DEVELOPING ALTERNATIVES
Case Study: Overcoming Land Tenure Issues to Stimulate Investment in Mozambique
Nov 8, 2018
In Mozambique, the Innovation for Agribusiness project (InovAgro) uses a market systems approach to encourage investment by smallholder farmers in agricultural productivity, thereby boosting their incomes. But many of those smallholders find themselves increasingly at risk of losing their land to large investors who, with the backing of the government, are looking to start commercial farming operations encompassing thousands of hectares. This precarious state of affairs, which is in large part due to the government’s very limited formal recognition of smallholder land holdings, has made small farmers more and more reluctant to invest in their land.
Seeing the need to disrupt this cycle, InovAgro set out to improve land tenure security, then—crucially—follow up with efforts to expand access to services in those more tenure-secure regions.
A principal constraint in Mozambique’s market system for land is its bureaucracy. On paper, the country has a relatively progressive land law. But its land administration system is arguably less developed than, say, Ethiopia’s, and its actual capacity to deliver land certificates is severely limited. While there is a formal process for obtaining a long-term land leasehold, known as a DUAT, it is an expensive and time-consuming chore for farmers, and the actual number of DUATs the authorities can generate is small.
However, Mozambique has a second, albeit slightly less binding form of land recognition; namely, community land delimitation, which registers the boundaries of the community’s land and issues a certificate for the entire community that is recorded in the provincial land cadaster office. Easier, faster, and cheaper to obtain that the DUAT, this form of land registration can give the community some formal recognition of its lands and a bargaining position if the government tries to give that land away without proper consultation or authorization—and InovAgro found it can serve as a starting point for the more elaborate DUAT process.
In a pilot activity, InovAgro worked with local nongovernmental organizations to raise awareness around land registration in four communities—representing 17,225 people—and develop a network of land committees and paralegals. With InovAgro’s assistance, the communities and its cadre of paralegals were able to delimit their lands and register them with the provincial land cadaster office, the SPGC. In addition to improving tenure security for these pilot households, registration helped two of the communities resolve conflicts with encroaching investors.
Key to this success were the 57 trained paralegals, who are now recognized by the SPGC as valuable intermediaries in preparing communities and georeferencing communal land for the titling process. Moreover, the availability of what are essentially local service providers has enabled individuals to more easily start the DUAT process. By September 2018, 2,000 households had taken advantage of the paralegal services to file land demarcation applications for DUATs with the SPGC.
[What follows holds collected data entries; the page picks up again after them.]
File: src/wormhole_in_channel.sv
module wormhole_in_channel
(
  input  logic                clk_i,
  input  logic                reset_i,

  // unconcentrated link, ready/valid
  input  logic                v_i,
  input  wormhole_pkg::flit_t data_i,
  output logic                ready_o,

  // buffer head towards the output controller
  output logic                fifo_v_o,
  output wormhole_pkg::flit_t fifo_data_o,
  input  logic                yumi_i,

  // packet tracking towards the output controller
  output logic                req_o,
  output logic                release_o
);

  // two entry circular buffer
  wormhole_pkg::flit_t mem_r [2];
  logic                wr_ptr_r;
  logic                rd_ptr_r;
  logic [1:0]          count_r;
  logic                push;

  // header tracker
  wormhole_pkg::in_state_e state_r;
  wormhole_pkg::len_t      body_cnt_r;
  wormhole_pkg::len_t      head_len;
  logic                    head_is_hdr;

  // accept whenever a slot is free, so back to back flits stream at full rate
  assign ready_o = ~count_r[1];
  assign push    = v_i & ready_o;

  // head is valid one cycle after the accepting edge
  assign fifo_v_o    = |count_r;
  assign fifo_data_o = mem_r[rd_ptr_r];

  // payload storage
  always_ff @(posedge clk_i)
  begin
    if (push)
    begin
      mem_r[wr_ptr_r] <= data_i;
    end
  end

  // pointers and occupancy
  always_ff @(posedge clk_i)
  begin
    if (reset_i)
    begin
      wr_ptr_r <= 1'b0;
      rd_ptr_r <= 1'b0;
      count_r  <= 2'd0;
    end
    else
    begin
      if (push)
      begin
        wr_ptr_r <= ~wr_ptr_r;
      end
      // yumi is only raised while the head is valid
      if (yumi_i)
      begin
        rd_ptr_r <= ~rd_ptr_r;
      end
      case ({push, yumi_i})
        2'b10:   count_r <= count_r + 2'd1;
        2'b01:   count_r <= count_r - 2'd1;
        default: count_r <= count_r;
      endcase
    end
  end

  // len field of the head, only meaningful when the head is a header
  assign head_len    = fifo_data_o[wormhole_pkg::LEN_LSB +: wormhole_pkg::LEN_WIDTH];
  assign head_is_hdr = (state_r == wormhole_pkg::IN_HEADER);

  // request the output only with a header waiting
  assign req_o = fifo_v_o & head_is_hdr;

  // final flit of a packet: zero length header, or last body flit
  assign release_o = fifo_v_o
                   & (head_is_hdr ? (head_len == '0)
                                  : (body_cnt_r == wormhole_pkg::len_t'(1)));

  // count the body flits of the current packet as they are popped
  always_ff @(posedge clk_i)
  begin
    if (reset_i)
    begin
      state_r    <= wormhole_pkg::IN_HEADER;
      body_cnt_r <= '0;
    end
    else if (yumi_i)
    begin
      case (state_r)
        wormhole_pkg::IN_HEADER:
        begin
          // a header without body keeps the tracker in IN_HEADER
          if (head_len != '0)
          begin
            state_r    <= wormhole_pkg::IN_BODY;
            body_cnt_r <= head_len;
          end
        end
        wormhole_pkg::IN_BODY:
        begin
          body_cnt_r <= body_cnt_r - 1'b1;
          // last body flit leaves, next head is a header again
          if (body_cnt_r == wormhole_pkg::len_t'(1))
          begin
            state_r <= wormhole_pkg::IN_HEADER;
          end
        end
        default:
        begin
          state_r <= wormhole_pkg::IN_HEADER;
        end
      endcase
    end
  end

endmodule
From Tenure Security to Economic Benefit
To help farmers take advantage of their increased tenure security, InovAgro is also facilitating their access to better financial, input supply, and output marketing services. Based on the understanding that farmers more assured of tenure security will likely invest more, InovAgro has informed its private sector partners of the new opportunities in those communities.
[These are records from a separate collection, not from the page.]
==> src/logic/MemoryMapPackage.sv <==
package MemoryMapPackage;

	typedef logic [31:0] Word;

	// Byte address inside one half of a video RAM
	typedef logic [10:0] PixelAddr;

	typedef enum logic [2:0] {
		modeNone = 3'd0,
		modeByte = 3'd1,
		modeHalf = 3'd2,
		modeWord = 3'd3
	} AccessMode;

	typedef enum logic [3:0] {
		regionNone,
		regionSevenSeg,
		regionResetVector,
		regionMsCounter,
		regionUsCounter,
		regionBufferSwap,
		regionMainRam,
		regionVram0,
		regionVram1
	} MemRegion;

	// Address map, byte addresses
	localparam Word SevenSegAddr = 32'd255;
	localparam Word ResetVectorAddr = 32'd259;
	localparam Word MsCounterAddr = 32'd267;
	localparam Word UsCounterAddr = 32'd271;
	localparam Word BufferSwapAddr = 32'd275;
	localparam Word MainRamBase = 32'd1024;
	localparam Word MainRamLast = 32'd65535;
	localparam Word Vram0Base = 32'd65536;
	localparam Word Vram1Base = 32'd67584;
	localparam Word VramBytes = 32'd2048;

	localparam Word ResetVectorDefault = 32'h3FC;

endpackage

==> src/logic/PixelFetch.sv <==
`timescale 1ns/1ps

module PixelFetch (
	input logic clk,
	input logic rst,
	input MemoryMapPackage::PixelAddr pixelAddress,
	input logic displayBuffer,
	output logic [9:0] wordAddress,
	input MemoryMapPackage::Word wordData,
	output logic [7:0] pixel
);
	import MemoryMapPackage::*;

	logic [1:0] byteSelQ;

	// Onscreen half on top, then the word within that half
	assign wordAddress = {displayBuffer, pixelAddress[10:2]};

	// Byte select follows the RAM by one cycle
	always_ff @(posedge clk or negedge rst) begin
		if (rst == 1'b0)
			byteSelQ <= 2'd0;
		else
			byteSelQ <= pixelAddress[1:0];
	end

	assign pixel = wordData[{byteSelQ, 3'b000} +: 8];

endmodule

==> config.mk <==
export PLATFORM = sky130hd
export DESIGN_NAME = PixelFetch
export DESIGN_NICKNAME = d
export VERILOG_FILES = /design/src/logic/MemoryMapPackage.sv /design/src/logic/PixelFetch.sv
export SDC_FILE = /design/constraint.sdc
export NUM_CORES = 1
export LEC_CHECK = 0
export ABC_AREA = 1
export BUFFER_PORTS_ARGS = -buffer_cell sky130_fd_sc_hd__buf_2
export CORE_MARGIN = 2
export CORE_UTILIZATION = 30
export DETAILED_ROUTE_END_ITERATION = 8
export PLACE_DENSITY = 0.81
export SLEW_MARGIN = 20
export SYNTH_ARGS = -nofsm -noshare
export SYNTH_HDL_FRONTEND = slang
export SYNTH_SLANG_ARGS = --single-unit
==> constraint.sdc <==
create_clock -name clk -period 1.1 [get_ports clk]
set_input_delay 0.11 -clock clk [delete_from_list [all_inputs] [get_ports clk]]
set_output_delay 0.11 -clock clk [all_outputs]
set_load 0.05 [all_outputs]
==> results by group <==
Run status
  – Status: complete, but fails checks
  – Violated checks: negative setup slack

Layout
  – Area Growth Syn to Fin: 90.6%
  – Seq. cell area: around 51 sq um
  – Largest register by flop count: byteSelQ
  – Non-Filler Instances: around 160
  – Ant. Diodes: 0
  – Commonest non-fill, non-tap cells in the layout: buf_2 (35), inv_1 (32), nand2_1 (23)
  – Layout cell share with drive strength beyond 1: 59.3%
  – Largest registers: byteSelQ x2
  – Max reg flops: 2
  – # fillers: 156
  – Layout Nets: around 190
  – Most common cell after layout, fill and taps aside: buf_2
  – Multi-input gate area: 398 sq um

Setup path
  – CP Class: reg2out
  – Crit. End Element: output port
  – Critical Path RT: 0.99 ns
  – Worst setup SP type: flip-flop
  – Crit path max fanout: 6
  – Worst Path Arrival: 1.20 ns

Global route
  – Initial antenna violation count: 0
  – Total gr overflow: 0
  – Gr usage total: approximately 17%
  – Largest net degree at the start of global routing: 17
  – First-pass GRT wire length: 2.62 mm
  – Vias in the first global route: 681

Clock tree
  – # clock sinks: 2
  – Htree depth: 1
  – Clock Path Buffers: 2
  – Worst-path clk slew: 0.03 ns
  – Num CTS Buffers: 3
  – Clock Tree Root: clkbuf_4
  – Post-CTS Setup Bufs: 0
  – CTS tree: done

Die
  – Ports: 64
  – Die footprint: 0.00208 sq mm
  – Core Area: ~0.0017 sq mm
  – Die Y: 45.7 um
  – Rows: 15
  – Effective utilization at floorplan: 31.2%
  – Die Width: around 46 um

STA
  – Final Hold Vio Count: 0
  – Normalized max-slew margin: between 80% and 90%
  – Fin crit period: 1.31 ns
  – Final setup TNS: -1.62 ns
  – Final setup margin: -0.215 ns
  – FMAX: 0.761 GHz
  – Tcrit/Tclk final: 120%
  – Pins over their slew limit: 0
  – Setup Viol. Count Final: 8
  – Worst slew pin tran: 0.226 ns
  – RSZ-0062 raised after global routing: yes

Logic synthesis
  – Avg Inst Size Synth: about 4.9 sq um
  – Post-synthesis cell count: 106
  – Yosys reg bits: 2
  – Synth warn: 0
  – Syn_nets: 152
  – Sequential area share after synthesis: about a tenth
  – Count of cell types in the netlist: 8
  – Mapped Area: 520 sq um

Detailed routing
  – DR WL/cell: ~10 um
  – Final WL: around 1.6 mm
  – Drt via density: 4.35
  – DRC viols: 0
  – Detailed Route Iter0 Violations: 4
  – DRT antenna net count: 0
  – DRT Pass-1 Iters: 4
  – Via count: between 700 and 800

Pwr
  – Max VDD drop: 0.717 mV
  – Leakage: 0.643 nW
  – PwrDens: just over 700 mW/mm^2
  – Overall Power: 0.713 mW

Placed design
  – Routability cong.: 0.612
  – Port Buffers: 43
  – Post-DP HPWL: 1.04 mm
  – Post-placement cell count: 155

Run
  – MaxCap Viol Count: 0

Hold path
  – HP Class: in2async
-- cells by family after synthesis --
| logic type | after synthesis | synth area share (%) |
|---|---|---|
| buffers and inverters | 48 | 46.2 |
| DFF | 2 | 9.62 |
| and+or+nand+nor | 56 | 44.2 |
-- worst max-delay path, stage by stage (launching register included) --
cell and delay (ns):
dfrtp_2 0.45, buf_6 0.16, nand2_1 0.07, nand3_2 0.08
nand2_4 0.08, buf_8 0.14
-- what timing repair did --
action                                  in CTS  in global routing
endpoints found under the setup margin       8                  8
gates cloned                                 1                  0
endpoints found under the hold margin        4                  0
hold buffers                                 3                  0
pin swaps                                   22                  0
gates resized for setup                     50                  7
-- metrics by stage --
| stage | hold WS (ns) | worst slack, ns | utilization [%] | area [sq um] |
|---|---|---|---|---|
| global route | 0.209 | -0.275 | 59.4 | 992 |
| finish | 0.215 | -0.215 | 59.4 | 992 |
| global placement | -0.104 | -0.0992 | 43.7 | 729 |
| floorplan | -0.186 | 0.0207 | - | 581 |
| CTS | 0.193 | -0.214 | 58.2 | 972 |
| detailed placement | -0.100 | -0.122 | 43.7 | 729 |
-- synth_stat cells --
cell	n	area (sq um)
buf_6	2	22.5
inv_4	1	6.26
dfrtp_1	2	50.1
nand2_1	40	150
buf_2	1	5.00
nand3_1	16	80.1
buf_4	11	82.6
inv_1	33	124
-- report_power, final --
group	switching [mW]	internal, mW
registers	0.00612	0.0783
clock network	0.0378	0.120
logic	0.263	0.207
-- worst max-delay path by stage --
stage	start	endpoint	slack (ns)	cells past startpoint
floorplan	byteSelQ[0]	pixel[4]	0.02	5
global placement	byteSelQ[0]	pixel[2]	-0.1	5
detailed placement	byteSelQ[0]	pixel[0]	-0.12	5
CTS	byteSelQ[0]	pixel[7]	-0.21	5
global route	byteSelQ[0]	pixel[7]	-0.28	5
finish	byteSelQ[0]	pixel[4]	-0.21	5
-- final cells by class --
cell class	count	share of cell area (%)
multi-input cells	56	40.1
inverters	34	13.4
repair buffers	50	36.9
flip-flops and latches	2	5.17
clock buffers	3	2.27
well taps	17	2.14
-- metal layers --
metal | vias to the layer above | share of wire, % | global-route usage (%) | routed length (um)
met5 | - | 0 | 0 | 0
met4 | 0 | 0 | 7.06 | 0
met3 | 0 | 6.1 | 2.38 | 99
met2 | 32 | 55 | 30.4 | 889
met1 | 305 | 39 | 19.2 | 625
li1 | 367 | - | - | -
No activity file was read; power rests on OpenSTA's default activity.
Leveraging its relationships with nine seed companies, for example, InovAgro has highlighted the stronger potential demand for inputs from newly land-secure households, and the input suppliers have increased their marketing and demonstration activities accordingly. In 2018, one input company opened shop in one of the districts and started organizing demonstrations for farmers. Two additional seed companies are considering opening retail outlets in those communities as well, and in general seed companies anticipate strong initial sales in the InovAgro pilot communities.
Given the visible interest and growing presence of these companies, 1,249 smallholders working in 44 groups have started participating in a Savings for Seed program to increase their purchasing power. Based on our experience of such programs in other communities, participation is likely to increase rapidly as the benefits are observed by other community members. InovAgro is also alerting financial institutions to the new opportunities inherent in a more land-secure market. BancABC, for instance, has already started identifying agents to offer services in these communities.
At the same time, an output marketing company has opened three branches to buy crops in those communities, purchasing maize, soya beans, sesame, groundnuts, and pigeon peas. Two additional output buying companies plan to open branches in those communities in 2019, stoking competition for the crops.
It looks very much like tenure security is working to the economic benefit of the farmers.